Foto: Itar-Tass
La crisi demografica in Russia si ferma. E migliorano le condizioni di salute dei cittadini. Lo scrive Forbes, che analizza una serie di parametri dell’Istituto di statistica Rosstat del periodo compreso tra gennaio e novembre 2011.
Il tasso di fertilità è il più alto dalla fine dell’era dell’Unione Sovietica. La mortalità, apparentemente immutabile, è diminuita del 5%, confermando il trend degli ultimi sette anni. Invece la percentuale sulle nascite indica che il Paese è indietro rispetto agli Stati cosiddetti del Terzo Mondo ma con il trend migliore tra le realtà post comuniste dell’Europa orientale, nonostante la depressione economica del 2008/2009.
Segnali di un’inversione di tendenza. Che smentisce in buona parte le visioni apocalittiche prefigurate del New York Times. Oppure dal Population Research Institute (Pri), società americana che riteneva il Paese russo “demograficamente fatiscente”, aggiungendo che il suo paesaggio umano potrebbe somigliare presto “ai monumenti del crollo sovietico”.

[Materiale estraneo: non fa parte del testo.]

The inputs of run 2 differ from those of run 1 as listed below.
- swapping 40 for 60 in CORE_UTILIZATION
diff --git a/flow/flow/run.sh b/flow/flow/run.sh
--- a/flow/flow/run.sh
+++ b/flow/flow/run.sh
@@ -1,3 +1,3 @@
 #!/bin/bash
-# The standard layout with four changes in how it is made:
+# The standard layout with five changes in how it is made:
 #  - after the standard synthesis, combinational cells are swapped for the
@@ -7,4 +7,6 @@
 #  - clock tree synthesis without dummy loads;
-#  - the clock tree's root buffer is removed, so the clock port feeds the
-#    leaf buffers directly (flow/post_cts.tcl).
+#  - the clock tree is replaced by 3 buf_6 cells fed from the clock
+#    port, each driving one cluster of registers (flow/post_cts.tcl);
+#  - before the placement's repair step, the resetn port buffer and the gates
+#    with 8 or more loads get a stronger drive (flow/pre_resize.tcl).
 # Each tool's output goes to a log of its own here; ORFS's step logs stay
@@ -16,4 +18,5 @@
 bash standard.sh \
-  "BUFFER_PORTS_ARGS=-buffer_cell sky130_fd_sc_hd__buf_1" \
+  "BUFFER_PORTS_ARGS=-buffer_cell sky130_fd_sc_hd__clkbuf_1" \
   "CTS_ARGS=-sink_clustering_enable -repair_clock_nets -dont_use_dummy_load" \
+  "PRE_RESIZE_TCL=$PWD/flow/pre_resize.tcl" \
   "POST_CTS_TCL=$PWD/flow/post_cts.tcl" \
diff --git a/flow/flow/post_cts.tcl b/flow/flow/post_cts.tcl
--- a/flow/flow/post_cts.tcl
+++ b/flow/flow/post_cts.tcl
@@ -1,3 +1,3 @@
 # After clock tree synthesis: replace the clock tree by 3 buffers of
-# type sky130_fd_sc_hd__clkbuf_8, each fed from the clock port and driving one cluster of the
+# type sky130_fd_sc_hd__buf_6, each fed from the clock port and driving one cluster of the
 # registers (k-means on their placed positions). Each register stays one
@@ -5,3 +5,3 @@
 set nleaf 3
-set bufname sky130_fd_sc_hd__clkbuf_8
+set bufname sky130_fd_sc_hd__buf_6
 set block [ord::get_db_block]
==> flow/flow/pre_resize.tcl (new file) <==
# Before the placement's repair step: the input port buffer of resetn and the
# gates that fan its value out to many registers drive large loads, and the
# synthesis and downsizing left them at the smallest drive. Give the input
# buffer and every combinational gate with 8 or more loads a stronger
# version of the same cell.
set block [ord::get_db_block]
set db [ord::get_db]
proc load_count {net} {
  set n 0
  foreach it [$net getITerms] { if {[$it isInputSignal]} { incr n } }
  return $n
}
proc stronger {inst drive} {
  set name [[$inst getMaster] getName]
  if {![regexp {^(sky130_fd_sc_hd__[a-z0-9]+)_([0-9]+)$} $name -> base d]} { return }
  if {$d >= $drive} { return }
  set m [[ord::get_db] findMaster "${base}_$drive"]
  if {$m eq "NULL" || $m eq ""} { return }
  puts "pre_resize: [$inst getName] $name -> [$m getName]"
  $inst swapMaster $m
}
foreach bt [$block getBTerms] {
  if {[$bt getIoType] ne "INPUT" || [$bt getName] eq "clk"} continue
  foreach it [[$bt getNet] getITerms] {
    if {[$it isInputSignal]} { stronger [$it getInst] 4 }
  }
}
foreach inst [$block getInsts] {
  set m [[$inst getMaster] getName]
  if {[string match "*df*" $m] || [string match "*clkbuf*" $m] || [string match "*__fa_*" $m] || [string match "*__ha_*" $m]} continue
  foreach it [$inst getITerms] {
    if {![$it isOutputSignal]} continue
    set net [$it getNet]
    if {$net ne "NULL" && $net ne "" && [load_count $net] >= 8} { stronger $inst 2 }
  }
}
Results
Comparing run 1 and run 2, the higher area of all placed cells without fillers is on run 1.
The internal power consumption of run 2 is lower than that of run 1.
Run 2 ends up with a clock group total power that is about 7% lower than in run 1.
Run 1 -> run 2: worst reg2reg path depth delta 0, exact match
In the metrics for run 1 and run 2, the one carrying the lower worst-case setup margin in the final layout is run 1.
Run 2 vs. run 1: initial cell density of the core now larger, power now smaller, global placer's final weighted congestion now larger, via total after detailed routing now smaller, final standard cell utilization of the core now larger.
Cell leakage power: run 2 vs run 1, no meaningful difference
From an optimization exercise on the open Yosys and OpenROAD flow, aimed at small area and a short achievable clock period; shortcuts taken in it are not production practice.
At most, simulation tests tie the RTL to the original design; equivalence was not proved.
No functional check of the RTL was part of runs 1 and 2.
No run shown here takes its clock network from TritonCTS; it comes from the design's own scripts or RTL.
The clock port is modelled as an ideal driver, which makes a skipped or thinned clock tree look cheaper than it is; a real chip needs a root buffer or a tree.
Power and IR drop assume default switching activity.

==> flow/config.mk <==
export PLATFORM = sky130hd
export DESIGN_NAME = axi_csr_fifo_top
export DESIGN_NICKNAME = axi_csr_fifo_top
export VERILOG_FILES = /design/flow/design.v
export SDC_FILE = /design/flow/constraint.sdc
export NUM_CORES = 4
export LEC_CHECK = 0
export CAP_MARGIN = 20
export CORE_MARGIN = 2
export CORE_UTILIZATION = 40
export SETUP_SLACK_MARGIN = 3.1
export SLEW_MARGIN = 20
==> flow/constraint.sdc <==
create_clock -name core_clock -period 5.0 [get_ports {ACLK}]
set_input_delay 1.0000 -clock core_clock [delete_from_list [all_inputs] [get_ports {ACLK}]]
set_output_delay 1.0000 -clock core_clock [all_outputs]
set_load 0.01 [all_outputs]
==> flow/design.v <==
`timescale 1ns / 1ps
module axi_csr_fifo_top #(
    parameter ADDR_WIDTH = 12,
    parameter DATA_WIDTH = 32,
    parameter FIFO_DEPTH = 16
)(
    input  wire                         ACLK,
    input  wire                         ARESETn,
    input  wire [ADDR_WIDTH - 1:0]      S_AXI_AWADDR,
    input  wire                         S_AXI_AWVALID,
    output wire                         S_AXI_AWREADY,
    input  wire [DATA_WIDTH - 1:0]      S_AXI_WDATA,
    input  wire [(DATA_WIDTH/8) - 1:0]  S_AXI_WSTRB,
    input  wire                         S_AXI_WVALID,
    output wire                         S_AXI_WREADY,
    output wire [1:0]                   S_AXI_BRESP,
    output wire                         S_AXI_BVALID,
    input  wire                         S_AXI_BREADY,
    input  wire [ADDR_WIDTH - 1:0]      S_AXI_ARADDR,
    input  wire                         S_AXI_ARVALID,
    output wire                         S_AXI_ARREADY,
    output wire [DATA_WIDTH - 1:0]      S_AXI_RDATA,
    output wire [1:0]                   S_AXI_RRESP,
    output wire                         S_AXI_RVALID,
    input  wire                         S_AXI_RREADY,
    input  wire                         wr_en,
    input  wire                         rd_en,
    input  wire [DATA_WIDTH - 1:0]      data_in,
    output reg  [DATA_WIDTH - 1:0]      data_out
);
    reg        wready;
    reg        aw_en;
    reg        bvalid;
    reg        bresp1;
    reg        aw_is0;       
    reg [31:0] control;
    wire accept  = !wready && S_AXI_AWVALID && S_AXI_WVALID && aw_en;
    wire wr_fire = wready && S_AXI_AWVALID && S_AXI_WVALID;
    wire bhs     = bvalid && S_AXI_BREADY;
    always @(posedge ACLK or negedge ARESETn) begin
        if (!ARESETn) begin
            wready <= 1'b0;
            aw_en  <= 1'b1;
            bvalid <= 1'b0;
        end else begin
            wready <= accept;
            if (accept)
                aw_en <= 1'b0;
            else if (bhs)
                aw_en <= 1'b1;
            if (wr_fire && !bvalid)
                bvalid <= 1'b1;
            else if (bhs)
                bvalid <= 1'b0;
        end
    end
    always @(posedge ACLK) begin
        if (accept)
            aw_is0 <= (S_AXI_AWADDR == 12'h000);
        if (wr_fire && !bvalid)
            bresp1 <= !aw_is0;
    end
    integer b;
    always @(posedge ACLK or negedge ARESETn) begin
        if (!ARESETn)
            control <= 32'h0;
        else if (wr_fire && aw_is0)
            for (b = 0; b < 4; b = b + 1)
                if (S_AXI_WSTRB[b])
                    control[b*8 +: 8] <= S_AXI_WDATA[b*8 +: 8];
    end
    assign S_AXI_AWREADY = wready;
    assign S_AXI_WREADY  = wready;
    assign S_AXI_BVALID  = bvalid;
    assign S_AXI_BRESP   = {bresp1, 1'b0};
    reg [31:0] mem [0:15];
    reg [3:0]  wp, rp;
    reg        full, empty;
    wire       cs    = control[0];
    wire [3:0] diff  = wp - rp;
    wire [4:0] level = {full, diff};
    wire       we    = cs && wr_en && !full;
    wire       re    = cs && rd_en && !empty;
    always @(posedge ACLK or negedge ARESETn) begin
        if (!ARESETn) begin
            wp    <= 4'd0;
            rp    <= 4'd0;
            full  <= 1'b0;
            empty <= 1'b1;
        end else begin
            if (we) wp <= wp + 4'd1;
            if (re) rp <= rp + 4'd1;
            if (we && !re) begin
                full  <= (diff == 4'd15);
                empty <= 1'b0;
            end else if (re && !we) begin
                full  <= 1'b0;
                empty <= (diff == 4'd1);
            end
        end
    end
    always @(posedge ACLK)
        if (we)
            mem[wp] <= data_in;
    reg [31:0] rd_next;
    integer k;
    always @(*) begin
        rd_next = {32{!re}} & data_out;
        for (k = 0; k < 16; k = k + 1)
            rd_next = rd_next | ({32{re && (rp == k)}} & mem[k]);
    end
    always @(posedge ACLK or negedge ARESETn) begin
        if (!ARESETn)
            data_out <= 32'h0;
        else
            data_out <= rd_next;
    end
    reg        arready;
    reg        rvalid;
    reg        rresp1;
    reg        ar_is0, ar_is4, ar_is8;    
    reg [31:0] rdata;
    wire ar_take = !arready && S_AXI_ARVALID && !rvalid;
    wire rd_fire = arready && S_AXI_ARVALID && !rvalid;
    wire ar_lo   = (S_AXI_ARADDR[11:4] == 8'h00) && (S_AXI_ARADDR[1:0] == 2'b00);
    always @(posedge ACLK)
        if (ar_take) begin
            ar_is0 <= ar_lo && (S_AXI_ARADDR[3:2] == 2'd0);
            ar_is4 <= ar_lo && (S_AXI_ARADDR[3:2] == 2'd1);
            ar_is8 <= ar_lo && (S_AXI_ARADDR[3:2] == 2'd2);
        end
    wire [31:0] status_v = {16'd0, 3'd0, level, 6'd0, full, empty};
    wire [31:0] level_v  = {27'd0, level};
    wire [31:0] rd_val   = ({32{ar_is0}} & control) |
                           ({32{ar_is4}} & status_v) |
                           ({32{ar_is8}} & level_v);
    always @(posedge ACLK or negedge ARESETn) begin
        if (!ARESETn) begin
            arready <= 1'b0;
            rvalid  <= 1'b0;
        end else begin
            arready <= ar_take;
            if (rd_fire)
                rvalid <= 1'b1;
            else if (rvalid && S_AXI_RREADY)
                rvalid <= 1'b0;
        end
    end
    always @(posedge ACLK)
        if (rd_fire) begin
            rdata  <= rd_val;
            rresp1 <= !(ar_is0 || ar_is4 || ar_is8);
        end
    assign S_AXI_ARREADY = arready;
    assign S_AXI_RVALID  = rvalid;
    assign S_AXI_RDATA   = rdata;
    assign S_AXI_RRESP   = {rresp1, 1'b0};
endmodule
==> flow/flow/run.sh <==
#!/bin/bash
# The standard layout, with two changes:
#  - ports are buffered with buf_2 instead of the default pick;
#  - the clock tree is a balanced two-level tree built by flow/pre_cts.tcl
#    (4 root buffers fed by the clock port, each driving leaf buffers that
#    drive equal-sized spatial clusters of flip-flops).
set -euo pipefail
here=$(pwd)
export PRE_CTS_TCL=$here/flow/pre_cts.tcl
export BUFFER_PORTS_ARGS="-buffer_cell sky130_fd_sc_hd__buf_2"
bash standard.sh > standard.log 2>&1
==> flow/flow/clock_tree.tcl <==
# Two-level clock tree built before the standard CTS step, which is then
# skipped: clock port -> NROOT root buffers -> NLEAF leaf buffers -> flops.
# Flops are split into NLEAF spatial clusters of (nearly) equal size, each
# driven by one leaf buffer at its centre; leaves are split the same way
# among the root buffers. Every flop sees the same two buffer stages.

proc ct_centres {pts k} {
  # k-means seeds spread along the sorted point list
  set n [llength $pts]
  set cs {}
  for {set i 0} {$i < $k} {incr i} { lappend cs [lindex $pts [expr {int(($i + 0.5) * $n / $k)}]] }
  return $cs
}

# Capacity-limited k-means: every cluster gets at most cap points.
proc ct_cluster {pts k iters} {
  set n [llength $pts]
  set cap [expr {int(ceil(double($n) / $k))}]
  set cs [ct_centres [lsort -real -index 0 $pts] $k]
  set asg {}
  for {set it 0} {$it < $iters} {incr it} {
    set pairs {}
    set j 0
    foreach p $pts {
      lassign $p x y
      set c 0
      foreach q $cs {
        lassign $q cx cy
        lappend pairs [list [expr {($x-$cx)*($x-$cx)+($y-$cy)*($y-$cy)}] $j $c]
        incr c
      }
      incr j
    }
    set pairs [lsort -real -index 0 $pairs]
    set asg [lrepeat $n -1]
    set cnt [lrepeat $k 0]
    set left $n
    foreach pr $pairs {
      lassign $pr d j c
      if {[lindex $asg $j] >= 0 || [lindex $cnt $c] >= $cap} continue
      lset asg $j $c
      lset cnt $c [expr {[lindex $cnt $c] + 1}]
      if {[incr left -1] == 0} break
    }
    set sx [lrepeat $k 0.0]; set sy [lrepeat $k 0.0]
    set j 0
    foreach p $pts {
      set a [lindex $asg $j]
      lset sx $a [expr {[lindex $sx $a] + [lindex $p 0]}]
      lset sy $a [expr {[lindex $sy $a] + [lindex $p 1]}]
      incr j
    }
    set ncs {}
    for {set c 0} {$c < $k} {incr c} {
      set m [lindex $cnt $c]
      if {$m > 0} {
        lappend ncs [list [expr {[lindex $sx $c] / $m}] [expr {[lindex $sy $c] / $m}]]
      } else {
        lappend ncs [lindex $cs $c]
      }
    }
    set cs $ncs
  }
  return [list $asg $cs]
}

proc ct_place {inst xy} {
  lassign $xy x y
  set m [$inst getMaster]
  $inst setLocation [expr {int($x - [$m getWidth] / 2)}] [expr {int($y - [$m getHeight] / 2)}]
  $inst setPlacementStatus PLACED
}

proc ct_build {clkport nleaf nroot leafbuf rootbuf} {
  set db [ord::get_db]
  set block [ord::get_db_block]
  set clknet [$block findNet $clkport]
  set sinks {}
  set pts {}
  foreach it [$clknet getITerms] {
    set bb [[$it getInst] getBBox]
    lappend sinks $it
    lappend pts [list [expr {([$bb xMin] + [$bb xMax]) / 2.0}] [expr {([$bb yMin] + [$bb yMax]) / 2.0}]]
  }
  puts "clock_tree: [llength $sinks] sinks, $nleaf leaves, $nroot roots"
  lassign [ct_cluster $pts $nleaf 12] asg cs
  set leaves {}
  for {set c 0} {$c < $nleaf} {incr c} {
    set inst [odb::dbInst_create $block [$db findMaster $leafbuf] "clkbuf_leaf_$c"]
    ct_place $inst [lindex $cs $c]
    set net [odb::dbNet_create $block "clknet_leaf_$c"]
    $net setSigType CLOCK
    [$inst findITerm X] connect $net
    lappend leaves $inst
  }
  set j 0
  foreach it $sinks {
    $it disconnect
    $it connect [$block findNet "clknet_leaf_[lindex $asg $j]"]
    incr j
  }
  lassign [ct_cluster $cs $nroot 12] rasg rcs
  for {set r 0} {$r < $nroot} {incr r} {
    set inst [odb::dbInst_create $block [$db findMaster $rootbuf] "clkbuf_root_$r"]
    ct_place $inst [lindex $rcs $r]
    set net [odb::dbNet_create $block "clknet_root_$r"]
    $net setSigType CLOCK
    [$inst findITerm X] connect $net
    [$inst findITerm A] connect $clknet
  }
  set j 0
  foreach l $leaves {
    [$l findITerm A] connect [$block findNet "clknet_root_[lindex $rasg $j]"]
    incr j
  }
  $clknet setSigType CLOCK
}
==> flow/flow/pre_cts.tcl <==
# Runs before the standard CTS step: build the clock tree here and turn the
# standard clock_tree_synthesis call into a no-op.
source [file join [file dirname [info script]] clock_tree.tcl]
ct_build ACLK 28 4 sky130_fd_sc_hd__clkbuf_16 sky130_fd_sc_hd__clkbuf_16
rename clock_tree_synthesis ct_standard_cts
proc clock_tree_synthesis {args} {
  puts "clock_tree_synthesis skipped: the tree was built by pre_cts.tcl"
  set_propagated_clock [all_clocks]
}
==> flow/standard.sh <==
#!/bin/bash
# synth_recipe.tcl (not shown) runs the flow's synth.tcl, then flattens the netlist and writes it again
# the make line also repeats each setting of config.mk as NAME=value (left out here)
make -C /OpenROAD-flow-scripts/flow DESIGN_CONFIG=/design/flow/config.mk WORK_HOME=/design/flow/orfs CLKGATE_MAP_FILE= SYNTH_SCRIPT=/design/flow/synth_recipe.tcl "${@:-finish}"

Il clichè è monolitico: i russi bevono troppo, non fanno figli, hanno un’aspettativa di vita bassa. Così il Paese va incontro allo spopolamento. Perché l’aumento dell’immigrazione non basta a coprire il crollo delle nascite. Chi emigra dalla Cina o dall’Africa preferisce altri lidi alla Russia. Invece l’indagine di Forbes - che certifica comunque la diminuzione complessiva della popolazione, del tasso di natalità - ritiene che il Paese russo, se conferma la riduzione della mortalità e si oppone al declino delle nascite, sarà in grado di mantenere la sua popolazione attuale.

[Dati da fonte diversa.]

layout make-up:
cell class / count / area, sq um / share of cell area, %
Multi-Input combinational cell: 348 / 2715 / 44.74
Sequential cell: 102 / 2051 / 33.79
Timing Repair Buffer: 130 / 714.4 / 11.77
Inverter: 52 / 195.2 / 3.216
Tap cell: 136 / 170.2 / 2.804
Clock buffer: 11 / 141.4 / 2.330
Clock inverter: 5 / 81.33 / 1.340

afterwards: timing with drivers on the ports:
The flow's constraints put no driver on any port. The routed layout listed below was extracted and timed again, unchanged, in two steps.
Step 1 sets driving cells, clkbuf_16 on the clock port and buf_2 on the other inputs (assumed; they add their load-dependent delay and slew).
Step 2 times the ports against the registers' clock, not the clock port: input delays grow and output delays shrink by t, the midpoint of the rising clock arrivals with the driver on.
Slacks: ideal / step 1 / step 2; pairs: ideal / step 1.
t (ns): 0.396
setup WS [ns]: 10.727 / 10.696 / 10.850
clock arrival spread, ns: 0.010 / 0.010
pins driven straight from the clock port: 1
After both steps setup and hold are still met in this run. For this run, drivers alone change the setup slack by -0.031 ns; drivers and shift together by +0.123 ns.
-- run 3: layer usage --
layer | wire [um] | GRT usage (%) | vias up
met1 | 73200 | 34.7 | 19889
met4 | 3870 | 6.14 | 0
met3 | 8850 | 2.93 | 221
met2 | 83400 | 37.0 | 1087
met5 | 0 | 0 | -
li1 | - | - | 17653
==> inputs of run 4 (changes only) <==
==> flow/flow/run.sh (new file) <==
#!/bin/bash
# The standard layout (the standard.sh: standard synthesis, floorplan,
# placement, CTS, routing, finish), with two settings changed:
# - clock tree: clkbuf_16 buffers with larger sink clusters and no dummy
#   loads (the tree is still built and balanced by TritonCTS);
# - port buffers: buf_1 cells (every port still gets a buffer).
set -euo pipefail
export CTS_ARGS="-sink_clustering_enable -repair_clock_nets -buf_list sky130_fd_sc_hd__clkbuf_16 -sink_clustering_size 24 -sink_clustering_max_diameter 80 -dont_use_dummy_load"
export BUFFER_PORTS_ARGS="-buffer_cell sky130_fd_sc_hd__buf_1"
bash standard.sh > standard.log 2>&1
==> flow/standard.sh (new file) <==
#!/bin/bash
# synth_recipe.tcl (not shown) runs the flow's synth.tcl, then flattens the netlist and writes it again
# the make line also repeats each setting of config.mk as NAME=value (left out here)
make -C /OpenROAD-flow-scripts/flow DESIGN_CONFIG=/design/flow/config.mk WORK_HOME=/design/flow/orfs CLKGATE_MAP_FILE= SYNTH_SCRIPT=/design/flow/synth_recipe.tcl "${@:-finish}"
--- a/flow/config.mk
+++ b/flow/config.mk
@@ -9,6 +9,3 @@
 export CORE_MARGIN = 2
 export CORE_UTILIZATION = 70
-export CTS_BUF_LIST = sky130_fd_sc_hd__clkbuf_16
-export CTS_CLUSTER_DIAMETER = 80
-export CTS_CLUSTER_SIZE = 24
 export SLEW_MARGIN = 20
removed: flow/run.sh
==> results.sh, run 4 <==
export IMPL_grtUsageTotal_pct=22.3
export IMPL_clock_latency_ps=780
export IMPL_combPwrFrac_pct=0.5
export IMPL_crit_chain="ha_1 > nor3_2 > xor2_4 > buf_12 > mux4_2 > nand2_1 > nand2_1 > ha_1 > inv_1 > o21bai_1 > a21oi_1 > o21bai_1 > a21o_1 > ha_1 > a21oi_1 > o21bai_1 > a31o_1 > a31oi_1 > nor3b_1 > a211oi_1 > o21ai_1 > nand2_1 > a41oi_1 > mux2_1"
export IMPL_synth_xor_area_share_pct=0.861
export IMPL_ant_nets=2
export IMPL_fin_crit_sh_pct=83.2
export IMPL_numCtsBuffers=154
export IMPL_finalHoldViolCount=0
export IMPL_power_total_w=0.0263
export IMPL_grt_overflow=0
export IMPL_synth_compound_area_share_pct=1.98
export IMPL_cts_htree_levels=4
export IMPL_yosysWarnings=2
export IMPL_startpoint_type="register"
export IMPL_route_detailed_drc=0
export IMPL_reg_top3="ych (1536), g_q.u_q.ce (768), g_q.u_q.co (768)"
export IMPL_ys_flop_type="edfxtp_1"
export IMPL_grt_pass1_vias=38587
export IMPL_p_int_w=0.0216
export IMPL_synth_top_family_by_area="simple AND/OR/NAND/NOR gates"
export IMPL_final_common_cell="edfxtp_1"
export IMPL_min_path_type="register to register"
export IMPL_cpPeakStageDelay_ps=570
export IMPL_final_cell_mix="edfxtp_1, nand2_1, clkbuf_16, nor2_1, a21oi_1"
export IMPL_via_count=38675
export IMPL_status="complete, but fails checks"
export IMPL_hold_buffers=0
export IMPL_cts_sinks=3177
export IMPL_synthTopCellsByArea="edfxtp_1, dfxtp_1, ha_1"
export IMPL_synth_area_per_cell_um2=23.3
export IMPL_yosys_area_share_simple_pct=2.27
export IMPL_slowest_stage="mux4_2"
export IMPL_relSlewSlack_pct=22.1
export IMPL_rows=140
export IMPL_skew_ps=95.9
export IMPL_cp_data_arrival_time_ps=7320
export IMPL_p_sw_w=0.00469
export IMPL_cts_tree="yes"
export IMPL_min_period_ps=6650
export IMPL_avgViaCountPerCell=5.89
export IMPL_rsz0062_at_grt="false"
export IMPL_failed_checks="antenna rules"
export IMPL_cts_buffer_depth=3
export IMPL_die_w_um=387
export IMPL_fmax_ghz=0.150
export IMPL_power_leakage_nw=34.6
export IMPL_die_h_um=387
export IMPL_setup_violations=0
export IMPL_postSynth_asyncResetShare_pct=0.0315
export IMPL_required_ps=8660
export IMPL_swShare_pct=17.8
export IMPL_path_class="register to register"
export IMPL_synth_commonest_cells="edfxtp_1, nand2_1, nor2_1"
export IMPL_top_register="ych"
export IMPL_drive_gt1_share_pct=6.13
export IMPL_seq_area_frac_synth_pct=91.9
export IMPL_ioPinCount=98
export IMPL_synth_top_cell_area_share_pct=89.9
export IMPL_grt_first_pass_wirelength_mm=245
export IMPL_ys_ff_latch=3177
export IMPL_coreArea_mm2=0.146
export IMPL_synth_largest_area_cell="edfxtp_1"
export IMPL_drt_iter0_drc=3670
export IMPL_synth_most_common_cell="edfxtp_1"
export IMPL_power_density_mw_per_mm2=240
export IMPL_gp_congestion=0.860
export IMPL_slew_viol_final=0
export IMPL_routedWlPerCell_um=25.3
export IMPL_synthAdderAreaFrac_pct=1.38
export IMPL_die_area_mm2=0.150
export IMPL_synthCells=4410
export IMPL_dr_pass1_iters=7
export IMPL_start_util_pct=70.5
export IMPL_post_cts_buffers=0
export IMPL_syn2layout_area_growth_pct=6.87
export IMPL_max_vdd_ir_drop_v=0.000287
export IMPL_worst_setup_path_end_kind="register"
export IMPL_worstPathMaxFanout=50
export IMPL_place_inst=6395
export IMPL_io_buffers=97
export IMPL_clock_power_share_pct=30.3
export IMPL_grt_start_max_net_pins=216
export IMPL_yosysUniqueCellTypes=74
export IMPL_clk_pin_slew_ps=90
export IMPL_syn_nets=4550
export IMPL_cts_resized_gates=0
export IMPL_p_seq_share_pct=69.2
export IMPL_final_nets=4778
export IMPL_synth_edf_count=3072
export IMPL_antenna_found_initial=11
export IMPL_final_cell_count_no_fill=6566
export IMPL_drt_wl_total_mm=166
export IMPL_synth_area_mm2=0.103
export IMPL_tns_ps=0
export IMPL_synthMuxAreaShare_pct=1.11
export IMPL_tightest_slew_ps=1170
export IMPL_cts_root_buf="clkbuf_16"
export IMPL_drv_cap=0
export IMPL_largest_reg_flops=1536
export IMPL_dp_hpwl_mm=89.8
From an optimization exercise on the open Yosys and OpenROAD flow, aimed at small area, a short achievable clock period and few clock cycles; shortcuts taken in it are not production practice. Only simulation tests tie the RTL to the original design; equivalence was not proved. No activity file was given, so power comes from the tool's default toggle rates.

## flow/design.v (module list and top-level ports; edited modules follow where they fit)
// module mul_unit: 2459 lines
module mul_unit
    (
        input logic clk,
        input logic rst,
        input logic [1:0] issue_fn3,
        input logic [31:0] rs1,
        input logic [31:0] rs2,
        input logic issue_new_request,
        input logic [3:0] issue_id,
        output logic issue_ready,
        input logic wb_ack,
        output logic wb_done,
        output logic [3:0] wb_id,
        output logic [31:0] wb_rd
    );
  // ...
==> flow/flow/run.sh <==
#!/bin/bash
# Standard ORFS layout (the standard.sh), with the port buffers that
# buffer_ports inserts made plain buffers instead of the default delay cells.
cp standard.sh standard_sh_copy.log
export BUFFER_PORTS_ARGS="-buffer_cell sky130_fd_sc_hd__buf_4"
bash standard.sh > standard.log 2>&1
status=$?
tail -50 standard.log
exit $status
==> flow/standard.sh <==
#!/bin/bash
# synth_recipe.tcl (not shown) runs the flow's synth.tcl, then flattens the netlist and writes it again
# the make line also repeats each setting of config.mk as NAME=value (left out here)
make -C /OpenROAD-flow-scripts/flow DESIGN_CONFIG=/design/flow/config.mk WORK_HOME=/design/flow/orfs CLKGATE_MAP_FILE= SYNTH_SCRIPT=/design/flow/synth_recipe.tcl "${@:-finish}"
==> flow/config.mk <==
export PLATFORM = sky130hd
export DESIGN_NAME = mul_unit
export DESIGN_NICKNAME = mul_unit
export VERILOG_FILES = /design/flow/design.v
export SDC_FILE = /design/flow/constraint.sdc
export NUM_CORES = 4
export LEC_CHECK = 0
export CAP_MARGIN = 20
export CORE_MARGIN = 2
export CORE_UTILIZATION = 40
export SETUP_SLACK_MARGIN = 4
export SLEW_MARGIN = 20
==> flow/constraint.sdc <==
create_clock -name core_clock -period 10.0 [get_ports {clk}]
set_input_delay 2.0000 -clock core_clock [delete_from_list [all_inputs] [get_ports {clk}]]
set_output_delay 2.0000 -clock core_clock [all_outputs]
set_load 0.01 [all_outputs]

Obiettivo dichiarato del governo. Con il premier Putin che nel maggio 2011 decideva di investire circa 1.500 miliardi di rubli in progetti di demografia per migliorare l’attesa media di vita e per aumentare il tasso di natalità dal 25 al 30 per cento in tre anni. Il passo successivo è stato la prima legge “pro-life” dopo la caduta dell’Urss, per rendere praticato l’aborto, una delle cause del declino demografico russo.